Hi all,
I recently started analysing a mouse RNA-seq dataset, where I had the following data:
- 6 control samples, all of them contaminated with a human cell line
- 6 KD samples with no contamination
After seeing the "experimental setup" my first thought was to just trash it, take a deep breath, and tell the collaborators to redo the experiments/sequencing as the contamination and the control condition is perfectly confounded.
Later I still started doing some basic analysis. The pipeline is the following:
- combine an up-to-date mouse and human transcriptome annotation from GENCODE
- run Salmon using the combined transcriptome index
- tximport to import gene level counts
- calculate read number and % mapping to human transcripts
- do limma/voom for differential expression only on the mouse genes, using:
model.matrix(~ human_read_percent + condition)
Of course those samples that have no human contamination, still have somewhere between 3-7% reads mapped to the human transcriptome, thanks to homology. There are no significantly differentially expressed genes after this, not even the gene that was knocked down.
Is there any hope of improving this somehow, or I should just give up? Thanks for any advice!

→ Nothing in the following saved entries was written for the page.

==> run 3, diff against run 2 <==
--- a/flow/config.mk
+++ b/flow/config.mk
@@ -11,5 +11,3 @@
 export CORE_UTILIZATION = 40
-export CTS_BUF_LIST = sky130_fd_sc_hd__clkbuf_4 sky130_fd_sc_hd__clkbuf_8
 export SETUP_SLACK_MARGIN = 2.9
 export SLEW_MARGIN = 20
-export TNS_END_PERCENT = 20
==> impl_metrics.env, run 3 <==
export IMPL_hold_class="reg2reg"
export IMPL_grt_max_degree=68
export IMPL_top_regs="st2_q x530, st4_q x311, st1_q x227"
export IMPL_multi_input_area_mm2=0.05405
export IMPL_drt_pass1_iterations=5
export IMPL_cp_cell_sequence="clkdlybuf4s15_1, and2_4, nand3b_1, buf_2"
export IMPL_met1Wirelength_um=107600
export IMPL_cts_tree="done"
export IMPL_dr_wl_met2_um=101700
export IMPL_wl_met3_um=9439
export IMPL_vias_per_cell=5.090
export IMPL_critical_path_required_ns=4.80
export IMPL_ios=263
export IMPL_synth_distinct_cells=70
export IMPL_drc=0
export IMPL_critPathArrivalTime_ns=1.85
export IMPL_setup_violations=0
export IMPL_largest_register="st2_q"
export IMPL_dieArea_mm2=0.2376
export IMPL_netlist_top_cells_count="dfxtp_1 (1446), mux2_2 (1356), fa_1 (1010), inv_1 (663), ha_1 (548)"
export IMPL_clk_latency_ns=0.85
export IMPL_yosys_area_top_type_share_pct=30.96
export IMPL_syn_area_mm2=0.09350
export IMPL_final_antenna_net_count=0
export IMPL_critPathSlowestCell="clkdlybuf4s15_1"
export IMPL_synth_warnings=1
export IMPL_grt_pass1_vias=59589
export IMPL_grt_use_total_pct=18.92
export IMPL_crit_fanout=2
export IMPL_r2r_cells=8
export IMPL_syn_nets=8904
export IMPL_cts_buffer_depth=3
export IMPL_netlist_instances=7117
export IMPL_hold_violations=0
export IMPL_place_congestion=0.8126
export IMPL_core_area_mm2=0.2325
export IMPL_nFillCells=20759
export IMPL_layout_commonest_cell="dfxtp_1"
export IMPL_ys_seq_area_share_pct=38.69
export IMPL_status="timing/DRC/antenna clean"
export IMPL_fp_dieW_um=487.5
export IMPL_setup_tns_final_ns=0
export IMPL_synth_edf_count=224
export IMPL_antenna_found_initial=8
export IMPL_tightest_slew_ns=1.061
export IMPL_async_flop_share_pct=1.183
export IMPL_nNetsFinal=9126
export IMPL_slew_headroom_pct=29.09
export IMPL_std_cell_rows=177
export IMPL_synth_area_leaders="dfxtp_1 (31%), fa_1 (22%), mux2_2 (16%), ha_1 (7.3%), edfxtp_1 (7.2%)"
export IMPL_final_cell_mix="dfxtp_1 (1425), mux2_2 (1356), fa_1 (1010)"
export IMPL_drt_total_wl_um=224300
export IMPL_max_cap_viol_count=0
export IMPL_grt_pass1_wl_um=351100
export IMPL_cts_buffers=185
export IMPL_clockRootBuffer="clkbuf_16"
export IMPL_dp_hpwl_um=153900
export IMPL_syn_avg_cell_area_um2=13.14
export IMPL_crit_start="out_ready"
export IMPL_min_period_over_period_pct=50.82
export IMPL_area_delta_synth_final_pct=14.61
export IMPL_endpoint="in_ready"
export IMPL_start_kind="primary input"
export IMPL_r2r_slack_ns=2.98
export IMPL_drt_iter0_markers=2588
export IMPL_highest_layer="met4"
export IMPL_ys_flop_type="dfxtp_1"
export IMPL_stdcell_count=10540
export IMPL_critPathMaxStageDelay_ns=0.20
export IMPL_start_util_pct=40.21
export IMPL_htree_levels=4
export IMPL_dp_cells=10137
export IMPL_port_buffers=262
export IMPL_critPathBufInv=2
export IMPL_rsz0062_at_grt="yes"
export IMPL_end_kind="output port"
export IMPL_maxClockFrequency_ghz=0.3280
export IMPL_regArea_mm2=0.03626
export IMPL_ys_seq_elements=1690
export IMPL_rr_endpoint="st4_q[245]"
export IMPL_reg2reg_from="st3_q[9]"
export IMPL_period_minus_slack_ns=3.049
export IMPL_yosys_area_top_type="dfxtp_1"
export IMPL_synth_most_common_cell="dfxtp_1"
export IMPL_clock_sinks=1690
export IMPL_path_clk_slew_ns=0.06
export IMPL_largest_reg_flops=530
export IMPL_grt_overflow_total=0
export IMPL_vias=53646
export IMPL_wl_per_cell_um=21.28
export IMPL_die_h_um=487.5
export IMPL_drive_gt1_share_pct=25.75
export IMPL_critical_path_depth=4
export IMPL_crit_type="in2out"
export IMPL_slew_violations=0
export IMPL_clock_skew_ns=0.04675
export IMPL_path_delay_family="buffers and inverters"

This may be an impossible effort due to the homology. One thing to note about your model is that you will have in actuality *linear* increases in counts/expression with human_read_percent, but all the statistical models are working on the log scale, whether modeling log CPM or using a GLM with log link. So it doesn't make sense to have human_read_percent in the model matrix as a continuous vector when it's being used to explain log count increases.
"There are no significantly differentially expressed genes after this, not even the gene that was knocked down." What do the TPMs look like for this gene across the samples?

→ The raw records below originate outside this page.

Source: an optimization exercise on an open RTL-to-GDS flow (aim: small area, a short achievable clock period and few clock cycles per item). Production flows keep margins and buffers that such runs may drop.
At most, simulation tests tie the RTL to the original design; equivalence was not proved.
Function not checked in runs 4 and 5: the RTL went through the layout flow alone.
Power figures rest on the tool's default switching activity, not on a simulated workload.

==> flow/design.v <==
`default_nettype none
module preemptive_priority_scheduler(
   input  wire              clock,
   input  wire              reset,
   input  wire              start,
   output logic             busy,
   input  wire [32:0]       req_data,
   output logic             rsp_valid,
   output logic [105:0]     rsp_data
);
   localparam int N = 16;
   function automatic logic [31:0] add32(input logic [31:0] a, input logic [31:0] b,
                                         input logic cin);
      logic [31:0] p, g, p0;
      p0 = a ^ b;
      p  = p0;
      g  = a & b;
      g[0] = g[0] | (p[0] & cin);
      for (int d = 1; d < 32; d = d * 2) begin
         for (int i = 31; i >= d; i--) begin
            g[i] = g[i] | (p[i] & g[i-d]);
            p[i] = p[i] & p[i-d];
         end
      end
      add32[0] = p0[0] ^ cin;
      for (int i = 1; i < 32; i++) add32[i] = p0[i] ^ g[i-1];
   endfunction
   function automatic logic [1:0] cmp8(input logic [7:0] a, input logic [7:0] b);
      logic [7:0] lt, eq;
      lt = ~a & b;
      eq = ~(a ^ b);
      for (int d = 1; d < 8; d = d * 2) begin
         for (int i = 0; i < 8; i += 2 * d) begin
            lt[i] = lt[i+d] | (eq[i+d] & lt[i]);
            eq[i] = eq[i+d] & eq[i];
         end
      end
      cmp8 = {lt[0], eq[0]};
   endfunction
   function automatic logic [1:0] cmp32(input logic [31:0] a, input logic [31:0] b);
      logic [31:0] lt, eq;
      lt = ~a & b;
      eq = ~(a ^ b);
      for (int d = 1; d < 32; d = d * 2) begin
         for (int i = 0; i < 32; i += 2 * d) begin
            lt[i] = lt[i+d] | (eq[i+d] & lt[i]);
            eq[i] = eq[i+d] & eq[i];
         end
      end
      cmp32 = {lt[0], eq[0]};
   endfunction
   logic        adm_ff;             
   logic        zb_ff;              
   logic        tk_ff;              
   logic [31:0] req_ff;
   logic [N-1:0] nb_ff;             
   wire [7:0]   r_id    = req_ff[31:24];
   wire [7:0]   r_pri   = req_ff[23:16];
   wire [15:0]  r_burst = req_ff[15:0];
   logic [N-1:0] valid_ff;
   logic         m_ff     [0:N-1][0:N-1];
   logic [7:0]   id_ff    [0:N-1];
   logic [7:0]   pri_ff   [0:N-1];
   logic [31:0]  arr_ff   [0:N-1];
   logic [15:0]  rem_ff   [0:N-1];
   logic [15:0]  bur_ff   [0:N-1];
   logic [31:0]  now_ff;
   logic         dirty_ff;          
   logic [N-1:0] scan_ff;           
   logic [N-1:0] scanp_ff;          
   logic         scan_done_ff;
   logic [N-1:0] abeat_ff;          
   logic         bt [0:N-1][0:N-1];     
   logic [N-1:0] win, one;
   logic [N-1:0] below_free;            
   logic [N-1:0] free1h;
   always_comb begin
      for (int i = 0; i < N; i++) begin
         for (int j = 0; j < N; j++) begin
            bt[i][j] = (i < j) ? m_ff[i][j] : (i > j) ? ~m_ff[j][i] : 1'b1;
         end
      end
      for (int i = 0; i < N; i++) begin
         win[i] = valid_ff[i];
         for (int j = 0; j < N; j++) begin
            if (j != i) win[i] = win[i] & (~valid_ff[j] | bt[i][j]);
         end
      end
      for (int i = 0; i < N; i++) begin
         one[i] = (rem_ff[i] == 16'd1);
      end
      below_free[0] = 1'b0;
      for (int j = 1; j < N; j++) begin
         below_free[j] = below_free[j-1] | ~valid_ff[j-1];
      end
      free1h = ~valid_ff & ~below_free;
   end
   wire any  = |valid_ff;
   wire full = &valid_ff;
   assign busy = adm_ff & dirty_ff & ~scan_done_ff;
   wire do_adm  = adm_ff & ~full & ~busy;
   wire do_tick = tk_ff;
   wire run     = do_tick & any;
   wire fin     = run & |(win & one);
   logic [N-1:0] rsel;
   logic [7:0]   id_r;
   logic [31:0]  arr_r;
   logic [15:0]  bur_r;
   always_comb begin
      rsel = win;
      if (busy) begin
         rsel = scan_ff;
      end
      id_r  = '0;
      arr_r = '0;
      bur_r = '0;
      for (int j = 0; j < N; j++) begin
         id_r  = id_r  | (id_ff[j]  & {8{rsel[j]}});
         arr_r = arr_r | (arr_ff[j] & {32{rsel[j]}});
         bur_r = bur_r | (bur_ff[j] & {16{rsel[j]}});
      end
   end
   logic [15:0] rem_dec [0:N-1];
   always_comb begin
      for (int j = 0; j < N; j++) begin
         for (int i = 0; i < 16; i++) begin
            rem_dec[j][i] = rem_ff[j][i] ^ ~|(rem_ff[j] & ((16'd1 << i) - 16'd1));
         end
      end
   end
   logic [31:0] r1_arr;
   wire [1:0] scan_c = cmp32(now_ff, r1_arr);
   wire       scan_abeat = scan_c[1] | (scan_c[0] & |(scanp_ff & below_free));
   always_ff @(posedge clock) begin
      for (int j = 0; j < N; j++) begin
         if (do_adm && free1h[j]) begin
            id_ff[j]  <= r_id;
            pri_ff[j] <= r_pri;
            arr_ff[j] <= now_ff;
            bur_ff[j] <= r_burst;
         end
         if (do_adm && free1h[j]) begin
            rem_ff[j] <= r_burst;
         end else if (run && win[j]) begin
            rem_ff[j] <= rem_dec[j];
         end
         if (busy && scanp_ff[j]) begin
            abeat_ff[j] <= scan_abeat;
         end
      end
      for (int i = 0; i < N; i++) begin
         for (int j = i + 1; j < N; j++) begin
            if (do_adm && free1h[i]) begin
               m_ff[i][j] <= nb_ff[j];
            end else if (do_adm && free1h[j]) begin
               m_ff[i][j] <= ~nb_ff[i];
            end
         end
      end
   end
   logic [31:0] now_inc;
   always_comb begin
      for (int i = 0; i < 32; i++) begin
         now_inc[i] = now_ff[i] ^ &(now_ff | ~((32'd1 << i) - 32'd1));
      end
   end
   always_ff @(posedge clock) begin
      if (reset) begin
         valid_ff     <= '0;
         now_ff       <= '0;
         dirty_ff     <= 1'b0;
         scan_ff      <= 16'd1;
         scanp_ff     <= '0;
         scan_done_ff <= 1'b0;
      end else begin
         if (do_adm) begin
            valid_ff <= valid_ff | free1h;
         end else if (fin) begin
            valid_ff <= valid_ff & ~win;
         end
         if (do_tick) begin
            now_ff <= now_inc;
         end
         if (do_tick && (&now_ff) && any) begin
            dirty_ff <= 1'b1;
         end else if (!any && !do_adm) begin
            dirty_ff <= 1'b0;
         end
         if (busy) begin
            scan_ff      <= scan_ff << 1;
            scanp_ff     <= scan_ff;
            scan_done_ff <= ~|scan_ff & ~|scanp_ff;
         end else begin
            scan_ff      <= 16'd1;
            scanp_ff     <= '0;
            scan_done_ff <= 1'b0;
         end
      end
   end
   wire [7:0] c_pri = busy ? r_pri : req_data[23:16];
   wire [1:0] c_new  = cmp8(c_pri, r_pri);
   wire       nb_new = c_new[1];
   logic [1:0] c_slot [0:N-1];
   always_comb begin
      for (int j = 0; j < N; j++) c_slot[j] = cmp8(c_pri, pri_ff[j]);
   end
   always_ff @(posedge clock) begin
      if (reset) begin
         adm_ff <= 1'b0;
         zb_ff  <= 1'b0;
         tk_ff  <= 1'b0;
      end else if (!busy) begin
         adm_ff <= start & ~req_data[32] & (req_data[15:0] != 16'd0);
         zb_ff  <= start & ~req_data[32] & (req_data[15:0] == 16'd0);
         tk_ff  <= start & req_data[32];
      end
      if (!busy) begin
         req_ff <= req_data[31:0];
      end
      for (int j = 0; j < N; j++) begin
         nb_ff[j] <= free1h[j] ? nb_new :
                     (c_slot[j][1] | (c_slot[j][0] & dirty_ff & abeat_ff[j]));
      end
   end
   logic        r1_v, r2_v;
   logic [1:0]  r1_kind;
   logic [7:0]  r1_id;
   logic [15:0] r1_bur;
   logic [105:0] r2_data;
   wire adm_rsp = zb_ff | (adm_ff & full & ~busy);
   wire [31:0] nbx = ~{16'd0, r1_bur};
   wire [31:0] na  = ~r1_arr;
   wire [31:0] cs_s = now_ff ^ na ^ nbx;
   wire [31:0] cs_c = (now_ff & na) | (now_ff & nbx) | (na & nbx);
   wire [31:0] tat  = add32(now_ff, na, 1'b1);
   wire [31:0] wt   = add32(cs_s, {cs_c[30:0], 1'b1}, 1'b1);
   always_ff @(posedge clock) begin
      if (reset) begin
         r1_v <= 1'b0;
         r2_v <= 1'b0;
      end else begin
         r1_v <= adm_rsp | fin;
         r2_v <= r1_v;
      end
      r1_kind <= tk_ff ? 2'd0 : (zb_ff ? 2'd2 : 2'd1);
      r1_id   <= tk_ff ? id_r : r_id;
      r1_arr  <= arr_r;
      r1_bur  <= bur_r;
      if (r1_kind == 2'd0) begin
         r2_data <= {r1_kind, r1_id, now_ff, tat, wt};
      end else begin
         r2_data <= {r1_kind, r1_id, 96'd0};
      end
   end
   assign rsp_valid = r2_v;
   assign rsp_data  = r2_data;
endmodule
`default_nettype wire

OK, maybe I can drop human_read_percent from the model, and see results then.
The TPM is between 0 - 0.1 for all 12 samples, both for the mouse gene and the human ortholog. Wondering if I have other problems too... BTW, based on biomart, I have a one 2 one ortholog, with 98% sequence identity between mouse/human for the KD.
Yeah, I'd say there are issues pre-Bioconductor packages, which you'll have to look into first.